Assignment: Give back each line of the listing below that contains the string "else".
● ● ● ● ●
**src/lbth_pkg.sv**
```systemverilog
package lbth_pkg;

   localparam int TABLE_SLOTS_DEF = 128;
   localparam int BLOCK_BITS_DEF = 20;
   localparam int ENTRY_COUNT_BITS = 8;

   typedef enum logic [1:0] {
      OP_LOOKUP = 2'd0,
      OP_INSERT = 2'd1,
      OP_REMOVE = 2'd2,
      OP_MOVE   = 2'd3
   } op_type;

   typedef enum logic [1:0] {
      STAT_DONE    = 2'd0,
      STAT_ABSENT  = 2'd1,
      STAT_FULL    = 2'd2,
      STAT_PRESENT = 2'd3
   } status_type;

   typedef enum logic [1:0] {
      S_IDLE,
      S_SEARCH,
      S_UPDATE,
      S_REPLY
   } state_type;

   typedef struct packed {
      logic search;
      logic shift;
      logic load;
   } cell_ctrl_type;

endpackage

```
**src/lbth_cell.sv**
```systemverilog
module lbth_cell #(
   parameter int BLOCK_BITS = lbth_pkg::BLOCK_BITS_DEF
) (
   input  logic                    clock,
   input  logic                    reset,
   input  lbth_pkg::cell_ctrl_type ctrl,
   input  logic [BLOCK_BITS-1:0]   key,
   input  logic                    newer_valid,
   input  logic [BLOCK_BITS-1:0]   newer_block,
   output logic                    valid,
   output logic [BLOCK_BITS-1:0]   block,
   output logic                    match
);

   logic                  valid_ff;
   logic                  valid_in;
   logic [BLOCK_BITS-1:0] block_ff;
   logic [BLOCK_BITS-1:0] block_in;
   logic                  match_ff;
   logic                  match_in;

   // load wins over shift: the newest position takes the key
   always_comb begin
      valid_in = valid_ff;
      block_in = block_ff;
      if (ctrl.load) begin
         valid_in = 1'b1;
         block_in = key;
      end else if (ctrl.shift) begin
         valid_in = newer_valid;
         block_in = newer_block;
      end
   end

   assign match_in = ctrl.search ? (valid_ff && (block_ff == key)) : match_ff;

   always_ff @(posedge clock) begin
      if (reset) begin
         valid_ff <= 1'b0;
         match_ff <= 1'b0;
      end else begin
         valid_ff <= valid_in;
         match_ff <= match_in;
      end
   end

   always_ff @(posedge clock) begin
      block_ff <= block_in;
   end

   assign valid = valid_ff;
   assign block = block_ff;
   assign match = match_ff;

endmodule

```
● ● ● ● ●
Output below:
      end else if (ctrl.shift) begin
      end else begin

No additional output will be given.